▶ **TASK DETAILS**
Each line of the entries that mentions the string "instances" needs to be reported.

(Saved data entries)
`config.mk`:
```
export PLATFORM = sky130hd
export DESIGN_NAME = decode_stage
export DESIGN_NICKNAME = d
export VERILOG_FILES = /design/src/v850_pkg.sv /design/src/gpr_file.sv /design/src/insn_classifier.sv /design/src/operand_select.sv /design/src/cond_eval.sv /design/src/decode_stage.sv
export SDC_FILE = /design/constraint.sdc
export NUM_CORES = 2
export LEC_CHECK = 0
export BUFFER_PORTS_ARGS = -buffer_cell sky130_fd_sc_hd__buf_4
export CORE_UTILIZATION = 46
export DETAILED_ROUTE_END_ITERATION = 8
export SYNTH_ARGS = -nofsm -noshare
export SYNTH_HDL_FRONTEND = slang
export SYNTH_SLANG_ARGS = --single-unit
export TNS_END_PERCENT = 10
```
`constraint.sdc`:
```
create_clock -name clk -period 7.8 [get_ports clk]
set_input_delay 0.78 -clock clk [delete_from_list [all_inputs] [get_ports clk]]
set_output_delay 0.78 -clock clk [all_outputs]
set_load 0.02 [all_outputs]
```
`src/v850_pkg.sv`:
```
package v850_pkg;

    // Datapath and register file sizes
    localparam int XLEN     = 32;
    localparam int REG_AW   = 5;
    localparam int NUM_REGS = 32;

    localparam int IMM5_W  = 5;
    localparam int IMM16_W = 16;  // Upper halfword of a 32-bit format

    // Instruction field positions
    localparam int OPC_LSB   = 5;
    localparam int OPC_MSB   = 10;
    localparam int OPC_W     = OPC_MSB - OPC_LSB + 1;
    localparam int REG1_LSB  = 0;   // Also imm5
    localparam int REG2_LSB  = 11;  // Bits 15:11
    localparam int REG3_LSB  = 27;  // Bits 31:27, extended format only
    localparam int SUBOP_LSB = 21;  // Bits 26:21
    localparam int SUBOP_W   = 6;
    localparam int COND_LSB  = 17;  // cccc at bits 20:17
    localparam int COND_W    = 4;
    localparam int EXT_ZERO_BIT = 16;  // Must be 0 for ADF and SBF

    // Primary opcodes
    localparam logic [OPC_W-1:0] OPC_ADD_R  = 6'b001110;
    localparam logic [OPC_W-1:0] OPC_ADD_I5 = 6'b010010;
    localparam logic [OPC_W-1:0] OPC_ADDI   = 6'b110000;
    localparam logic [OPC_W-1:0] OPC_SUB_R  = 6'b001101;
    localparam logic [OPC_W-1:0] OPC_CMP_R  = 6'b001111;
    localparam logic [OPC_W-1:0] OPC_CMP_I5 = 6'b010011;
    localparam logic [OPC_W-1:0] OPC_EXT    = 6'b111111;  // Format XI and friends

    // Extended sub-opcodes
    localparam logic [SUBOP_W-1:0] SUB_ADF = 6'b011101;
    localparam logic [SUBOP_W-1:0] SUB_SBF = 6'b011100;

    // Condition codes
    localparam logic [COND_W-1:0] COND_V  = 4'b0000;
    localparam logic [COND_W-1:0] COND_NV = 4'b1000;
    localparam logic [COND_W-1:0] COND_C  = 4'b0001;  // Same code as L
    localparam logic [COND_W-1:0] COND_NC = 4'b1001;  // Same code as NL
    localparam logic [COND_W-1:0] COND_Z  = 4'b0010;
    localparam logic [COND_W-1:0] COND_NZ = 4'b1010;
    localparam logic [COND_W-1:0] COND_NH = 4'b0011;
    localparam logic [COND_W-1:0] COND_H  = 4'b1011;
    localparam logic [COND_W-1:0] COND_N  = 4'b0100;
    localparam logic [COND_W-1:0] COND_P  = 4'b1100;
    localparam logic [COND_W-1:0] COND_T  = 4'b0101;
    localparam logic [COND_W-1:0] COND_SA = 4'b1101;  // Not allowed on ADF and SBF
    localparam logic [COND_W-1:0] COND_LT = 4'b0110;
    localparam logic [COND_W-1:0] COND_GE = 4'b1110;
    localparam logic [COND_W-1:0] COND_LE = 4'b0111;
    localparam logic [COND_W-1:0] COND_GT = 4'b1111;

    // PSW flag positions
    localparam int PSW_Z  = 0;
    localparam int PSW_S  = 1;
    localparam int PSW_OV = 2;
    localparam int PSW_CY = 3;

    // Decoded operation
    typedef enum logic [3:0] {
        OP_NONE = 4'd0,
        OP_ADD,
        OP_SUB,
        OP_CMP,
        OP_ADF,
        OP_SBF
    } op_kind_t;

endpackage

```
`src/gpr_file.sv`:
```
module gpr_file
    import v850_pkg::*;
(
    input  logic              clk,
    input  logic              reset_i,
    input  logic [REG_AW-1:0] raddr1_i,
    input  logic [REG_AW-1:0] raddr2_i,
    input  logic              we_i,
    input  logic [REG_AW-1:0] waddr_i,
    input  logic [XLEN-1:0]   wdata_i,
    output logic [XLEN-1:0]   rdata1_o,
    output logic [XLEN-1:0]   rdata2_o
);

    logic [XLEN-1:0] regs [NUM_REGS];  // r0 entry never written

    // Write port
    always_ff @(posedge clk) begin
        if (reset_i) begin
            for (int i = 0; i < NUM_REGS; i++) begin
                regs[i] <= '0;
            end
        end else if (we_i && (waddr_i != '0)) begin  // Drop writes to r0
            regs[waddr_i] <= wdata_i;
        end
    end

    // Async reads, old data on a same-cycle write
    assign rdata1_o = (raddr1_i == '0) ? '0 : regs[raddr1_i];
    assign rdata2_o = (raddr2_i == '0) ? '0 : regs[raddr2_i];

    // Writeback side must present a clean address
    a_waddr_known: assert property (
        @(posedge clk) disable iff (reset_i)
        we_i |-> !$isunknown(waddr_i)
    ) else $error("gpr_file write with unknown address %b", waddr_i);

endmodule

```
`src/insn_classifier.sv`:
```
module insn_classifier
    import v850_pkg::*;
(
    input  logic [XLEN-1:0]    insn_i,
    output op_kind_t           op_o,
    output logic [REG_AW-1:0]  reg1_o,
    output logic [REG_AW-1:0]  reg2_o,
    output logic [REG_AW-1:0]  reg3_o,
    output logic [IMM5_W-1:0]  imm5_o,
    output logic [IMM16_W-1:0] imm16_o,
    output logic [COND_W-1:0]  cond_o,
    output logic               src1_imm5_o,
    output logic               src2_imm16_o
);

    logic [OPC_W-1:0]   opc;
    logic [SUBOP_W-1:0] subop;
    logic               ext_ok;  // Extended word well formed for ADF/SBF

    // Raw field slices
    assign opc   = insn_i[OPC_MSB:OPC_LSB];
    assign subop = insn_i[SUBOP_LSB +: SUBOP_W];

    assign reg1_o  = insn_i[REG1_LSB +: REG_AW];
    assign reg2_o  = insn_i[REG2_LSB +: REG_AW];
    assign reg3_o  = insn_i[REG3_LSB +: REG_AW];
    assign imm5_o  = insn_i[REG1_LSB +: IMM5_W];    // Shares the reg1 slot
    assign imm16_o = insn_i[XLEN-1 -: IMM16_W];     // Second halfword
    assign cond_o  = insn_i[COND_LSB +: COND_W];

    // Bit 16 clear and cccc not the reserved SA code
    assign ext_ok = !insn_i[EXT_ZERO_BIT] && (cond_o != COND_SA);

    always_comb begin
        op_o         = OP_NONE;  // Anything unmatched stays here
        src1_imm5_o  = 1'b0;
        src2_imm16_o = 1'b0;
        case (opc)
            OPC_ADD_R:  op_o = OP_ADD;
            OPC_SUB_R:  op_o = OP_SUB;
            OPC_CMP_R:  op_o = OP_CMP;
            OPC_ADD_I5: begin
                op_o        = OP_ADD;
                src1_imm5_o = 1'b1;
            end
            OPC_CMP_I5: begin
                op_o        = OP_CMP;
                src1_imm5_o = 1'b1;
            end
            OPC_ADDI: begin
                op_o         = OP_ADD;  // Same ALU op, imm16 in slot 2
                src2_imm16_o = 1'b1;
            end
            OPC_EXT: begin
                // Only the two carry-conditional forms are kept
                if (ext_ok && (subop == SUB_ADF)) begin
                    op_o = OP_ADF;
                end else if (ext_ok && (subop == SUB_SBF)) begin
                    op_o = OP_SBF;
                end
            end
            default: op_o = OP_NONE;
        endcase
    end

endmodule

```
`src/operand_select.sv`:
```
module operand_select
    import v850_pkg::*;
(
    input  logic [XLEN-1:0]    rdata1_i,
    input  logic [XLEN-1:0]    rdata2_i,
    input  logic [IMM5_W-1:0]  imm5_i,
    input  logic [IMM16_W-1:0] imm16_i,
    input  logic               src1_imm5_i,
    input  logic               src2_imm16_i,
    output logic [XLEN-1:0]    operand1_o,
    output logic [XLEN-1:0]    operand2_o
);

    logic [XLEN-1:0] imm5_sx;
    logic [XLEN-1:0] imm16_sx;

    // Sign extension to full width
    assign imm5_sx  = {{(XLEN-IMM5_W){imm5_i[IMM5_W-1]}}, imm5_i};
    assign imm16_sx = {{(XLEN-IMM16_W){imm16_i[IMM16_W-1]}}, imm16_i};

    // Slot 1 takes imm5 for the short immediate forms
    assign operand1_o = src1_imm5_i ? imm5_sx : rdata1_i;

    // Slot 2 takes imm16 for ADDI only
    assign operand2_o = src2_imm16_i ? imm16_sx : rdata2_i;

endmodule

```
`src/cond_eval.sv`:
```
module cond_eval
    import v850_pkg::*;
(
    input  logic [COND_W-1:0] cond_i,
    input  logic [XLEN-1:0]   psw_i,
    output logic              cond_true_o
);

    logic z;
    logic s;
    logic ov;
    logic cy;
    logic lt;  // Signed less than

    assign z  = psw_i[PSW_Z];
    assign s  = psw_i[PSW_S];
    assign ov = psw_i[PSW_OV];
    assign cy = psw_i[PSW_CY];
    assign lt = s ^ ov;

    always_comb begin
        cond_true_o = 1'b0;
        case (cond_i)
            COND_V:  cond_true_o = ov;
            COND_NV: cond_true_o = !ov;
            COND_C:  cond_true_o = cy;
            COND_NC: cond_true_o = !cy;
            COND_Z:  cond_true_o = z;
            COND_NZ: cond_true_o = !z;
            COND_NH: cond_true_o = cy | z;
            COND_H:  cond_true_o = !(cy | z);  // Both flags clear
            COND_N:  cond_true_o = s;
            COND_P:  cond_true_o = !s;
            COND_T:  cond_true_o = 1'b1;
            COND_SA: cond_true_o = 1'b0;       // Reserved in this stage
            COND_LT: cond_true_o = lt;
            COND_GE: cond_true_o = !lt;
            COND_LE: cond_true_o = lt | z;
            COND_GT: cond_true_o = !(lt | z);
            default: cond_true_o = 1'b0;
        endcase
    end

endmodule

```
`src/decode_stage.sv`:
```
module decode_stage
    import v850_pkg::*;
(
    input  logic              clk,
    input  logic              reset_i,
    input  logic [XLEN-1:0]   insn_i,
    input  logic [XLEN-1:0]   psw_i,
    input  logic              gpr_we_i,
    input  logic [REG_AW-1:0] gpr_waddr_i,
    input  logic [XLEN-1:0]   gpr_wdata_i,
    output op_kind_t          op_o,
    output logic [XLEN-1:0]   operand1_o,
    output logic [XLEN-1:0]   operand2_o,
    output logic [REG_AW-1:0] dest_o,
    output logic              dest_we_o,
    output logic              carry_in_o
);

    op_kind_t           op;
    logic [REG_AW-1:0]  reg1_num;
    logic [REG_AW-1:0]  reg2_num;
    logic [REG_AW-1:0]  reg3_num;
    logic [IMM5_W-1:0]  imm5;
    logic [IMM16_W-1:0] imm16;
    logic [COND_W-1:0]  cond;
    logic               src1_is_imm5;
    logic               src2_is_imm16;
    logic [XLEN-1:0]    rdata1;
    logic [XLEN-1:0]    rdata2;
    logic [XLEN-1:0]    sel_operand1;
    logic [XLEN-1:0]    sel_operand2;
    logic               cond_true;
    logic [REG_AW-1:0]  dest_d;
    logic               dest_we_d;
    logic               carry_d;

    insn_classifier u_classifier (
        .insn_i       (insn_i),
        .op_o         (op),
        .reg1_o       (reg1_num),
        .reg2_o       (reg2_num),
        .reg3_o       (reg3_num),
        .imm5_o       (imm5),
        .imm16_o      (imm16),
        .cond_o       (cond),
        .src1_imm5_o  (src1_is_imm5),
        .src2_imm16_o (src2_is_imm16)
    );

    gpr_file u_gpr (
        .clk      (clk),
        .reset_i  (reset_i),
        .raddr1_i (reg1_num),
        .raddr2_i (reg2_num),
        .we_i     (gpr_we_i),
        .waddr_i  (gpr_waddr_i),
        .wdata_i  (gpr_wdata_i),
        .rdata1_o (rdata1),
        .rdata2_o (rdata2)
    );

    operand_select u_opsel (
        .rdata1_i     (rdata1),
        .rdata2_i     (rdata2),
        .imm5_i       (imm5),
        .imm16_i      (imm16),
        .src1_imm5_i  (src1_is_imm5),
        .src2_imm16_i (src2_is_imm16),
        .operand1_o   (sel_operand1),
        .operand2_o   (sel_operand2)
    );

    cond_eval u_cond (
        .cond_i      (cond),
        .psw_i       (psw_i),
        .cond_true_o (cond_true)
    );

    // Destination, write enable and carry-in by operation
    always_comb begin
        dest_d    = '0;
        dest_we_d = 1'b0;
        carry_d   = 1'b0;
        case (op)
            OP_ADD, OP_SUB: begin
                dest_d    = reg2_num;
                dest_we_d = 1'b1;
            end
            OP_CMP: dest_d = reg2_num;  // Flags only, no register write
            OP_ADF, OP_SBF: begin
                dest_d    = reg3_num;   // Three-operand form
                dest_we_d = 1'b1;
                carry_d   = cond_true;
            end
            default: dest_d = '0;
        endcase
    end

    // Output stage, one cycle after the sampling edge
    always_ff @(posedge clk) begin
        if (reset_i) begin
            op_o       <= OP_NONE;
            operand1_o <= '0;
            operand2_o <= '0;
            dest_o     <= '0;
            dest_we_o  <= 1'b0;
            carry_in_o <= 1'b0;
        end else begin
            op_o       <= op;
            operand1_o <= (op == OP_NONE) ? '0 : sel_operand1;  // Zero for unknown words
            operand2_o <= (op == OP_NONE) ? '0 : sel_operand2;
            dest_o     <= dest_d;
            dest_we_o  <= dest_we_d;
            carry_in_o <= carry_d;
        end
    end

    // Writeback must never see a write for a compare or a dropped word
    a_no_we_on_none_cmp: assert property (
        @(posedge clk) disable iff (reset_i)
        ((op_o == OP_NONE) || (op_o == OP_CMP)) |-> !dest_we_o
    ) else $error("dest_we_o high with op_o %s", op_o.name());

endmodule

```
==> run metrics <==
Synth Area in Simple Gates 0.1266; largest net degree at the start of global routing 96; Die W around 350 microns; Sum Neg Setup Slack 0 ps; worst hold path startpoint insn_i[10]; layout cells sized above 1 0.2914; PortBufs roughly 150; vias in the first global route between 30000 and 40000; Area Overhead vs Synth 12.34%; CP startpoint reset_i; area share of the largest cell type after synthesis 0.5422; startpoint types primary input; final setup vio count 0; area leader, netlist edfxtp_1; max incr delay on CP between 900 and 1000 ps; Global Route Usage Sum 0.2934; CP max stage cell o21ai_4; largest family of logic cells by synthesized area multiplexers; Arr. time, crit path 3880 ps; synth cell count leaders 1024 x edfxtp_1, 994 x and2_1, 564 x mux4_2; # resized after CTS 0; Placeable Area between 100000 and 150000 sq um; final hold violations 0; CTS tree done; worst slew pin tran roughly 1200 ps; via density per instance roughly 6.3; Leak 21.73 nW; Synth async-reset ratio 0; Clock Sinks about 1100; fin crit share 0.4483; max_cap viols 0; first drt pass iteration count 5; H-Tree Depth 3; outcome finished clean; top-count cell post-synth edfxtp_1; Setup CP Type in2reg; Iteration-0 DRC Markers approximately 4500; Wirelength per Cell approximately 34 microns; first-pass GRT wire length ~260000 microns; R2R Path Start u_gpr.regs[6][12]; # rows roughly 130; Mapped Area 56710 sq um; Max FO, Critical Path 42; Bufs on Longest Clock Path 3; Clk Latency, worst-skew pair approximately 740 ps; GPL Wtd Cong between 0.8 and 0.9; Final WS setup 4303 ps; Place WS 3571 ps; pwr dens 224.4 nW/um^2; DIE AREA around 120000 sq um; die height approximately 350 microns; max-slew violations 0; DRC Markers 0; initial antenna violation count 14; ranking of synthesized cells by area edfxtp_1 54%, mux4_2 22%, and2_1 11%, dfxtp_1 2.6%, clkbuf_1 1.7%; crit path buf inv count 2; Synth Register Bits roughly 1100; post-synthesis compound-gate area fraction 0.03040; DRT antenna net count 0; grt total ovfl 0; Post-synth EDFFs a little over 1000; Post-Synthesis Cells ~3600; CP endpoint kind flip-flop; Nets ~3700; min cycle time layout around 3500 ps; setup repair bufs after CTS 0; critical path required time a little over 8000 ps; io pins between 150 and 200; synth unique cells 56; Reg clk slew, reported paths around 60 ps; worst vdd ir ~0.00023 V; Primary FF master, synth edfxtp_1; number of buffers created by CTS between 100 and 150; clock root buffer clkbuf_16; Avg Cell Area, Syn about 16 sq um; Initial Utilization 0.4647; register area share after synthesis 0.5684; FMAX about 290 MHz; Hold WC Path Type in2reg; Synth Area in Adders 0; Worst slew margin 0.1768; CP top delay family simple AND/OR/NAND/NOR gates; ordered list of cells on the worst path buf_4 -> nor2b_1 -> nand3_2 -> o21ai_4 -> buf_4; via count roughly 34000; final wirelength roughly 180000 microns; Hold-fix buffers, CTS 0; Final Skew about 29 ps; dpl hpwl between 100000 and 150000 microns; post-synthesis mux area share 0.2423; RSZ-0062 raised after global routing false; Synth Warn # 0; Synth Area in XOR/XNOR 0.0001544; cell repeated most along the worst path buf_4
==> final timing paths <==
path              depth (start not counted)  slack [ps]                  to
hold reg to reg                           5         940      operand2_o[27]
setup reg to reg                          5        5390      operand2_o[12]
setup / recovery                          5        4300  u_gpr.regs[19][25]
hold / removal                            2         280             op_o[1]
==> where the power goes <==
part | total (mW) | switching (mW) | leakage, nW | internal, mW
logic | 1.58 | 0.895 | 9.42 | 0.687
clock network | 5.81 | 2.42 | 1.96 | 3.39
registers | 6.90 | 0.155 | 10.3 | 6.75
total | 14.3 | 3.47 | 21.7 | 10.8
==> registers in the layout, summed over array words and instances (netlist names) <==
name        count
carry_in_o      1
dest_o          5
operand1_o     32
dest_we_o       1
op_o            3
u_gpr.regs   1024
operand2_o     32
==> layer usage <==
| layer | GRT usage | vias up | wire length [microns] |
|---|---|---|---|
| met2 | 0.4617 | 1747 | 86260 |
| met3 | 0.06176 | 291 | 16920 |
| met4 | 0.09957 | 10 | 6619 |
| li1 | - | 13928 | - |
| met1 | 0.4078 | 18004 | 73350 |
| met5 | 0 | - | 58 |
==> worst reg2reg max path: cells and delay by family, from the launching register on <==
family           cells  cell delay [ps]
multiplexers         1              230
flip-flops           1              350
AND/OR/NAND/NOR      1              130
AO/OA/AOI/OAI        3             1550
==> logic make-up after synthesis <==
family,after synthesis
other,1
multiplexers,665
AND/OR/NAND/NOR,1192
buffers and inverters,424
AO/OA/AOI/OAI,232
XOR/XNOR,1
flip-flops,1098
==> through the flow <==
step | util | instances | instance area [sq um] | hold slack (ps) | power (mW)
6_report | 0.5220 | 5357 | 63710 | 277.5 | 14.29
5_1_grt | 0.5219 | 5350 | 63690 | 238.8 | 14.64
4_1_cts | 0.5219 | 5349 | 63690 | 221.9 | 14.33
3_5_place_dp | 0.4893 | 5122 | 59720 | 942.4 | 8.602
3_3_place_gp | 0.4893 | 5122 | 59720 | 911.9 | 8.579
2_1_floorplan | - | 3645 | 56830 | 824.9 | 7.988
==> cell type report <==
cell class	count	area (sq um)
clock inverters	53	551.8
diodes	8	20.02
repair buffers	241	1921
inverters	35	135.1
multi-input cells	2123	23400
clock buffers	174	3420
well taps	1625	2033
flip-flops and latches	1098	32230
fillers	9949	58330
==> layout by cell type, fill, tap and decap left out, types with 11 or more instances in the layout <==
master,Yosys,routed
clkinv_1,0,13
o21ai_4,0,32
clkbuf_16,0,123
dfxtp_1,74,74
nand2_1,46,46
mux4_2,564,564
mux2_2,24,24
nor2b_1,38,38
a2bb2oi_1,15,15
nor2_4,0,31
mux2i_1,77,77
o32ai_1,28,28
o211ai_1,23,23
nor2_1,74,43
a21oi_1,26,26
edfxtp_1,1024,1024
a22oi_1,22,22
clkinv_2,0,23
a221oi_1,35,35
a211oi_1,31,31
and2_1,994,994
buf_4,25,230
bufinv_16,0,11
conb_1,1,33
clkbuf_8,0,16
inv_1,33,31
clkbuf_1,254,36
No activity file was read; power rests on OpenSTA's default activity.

▶ **OUTPUT FOR THIS TASK**
==> registers in the layout, summed over array words and instances (netlist names) <==
step | util | instances | instance area [sq um] | hold slack (ps) | power (mW)
==> layout by cell type, fill, tap and decap left out, types with 11 or more instances in the layout <==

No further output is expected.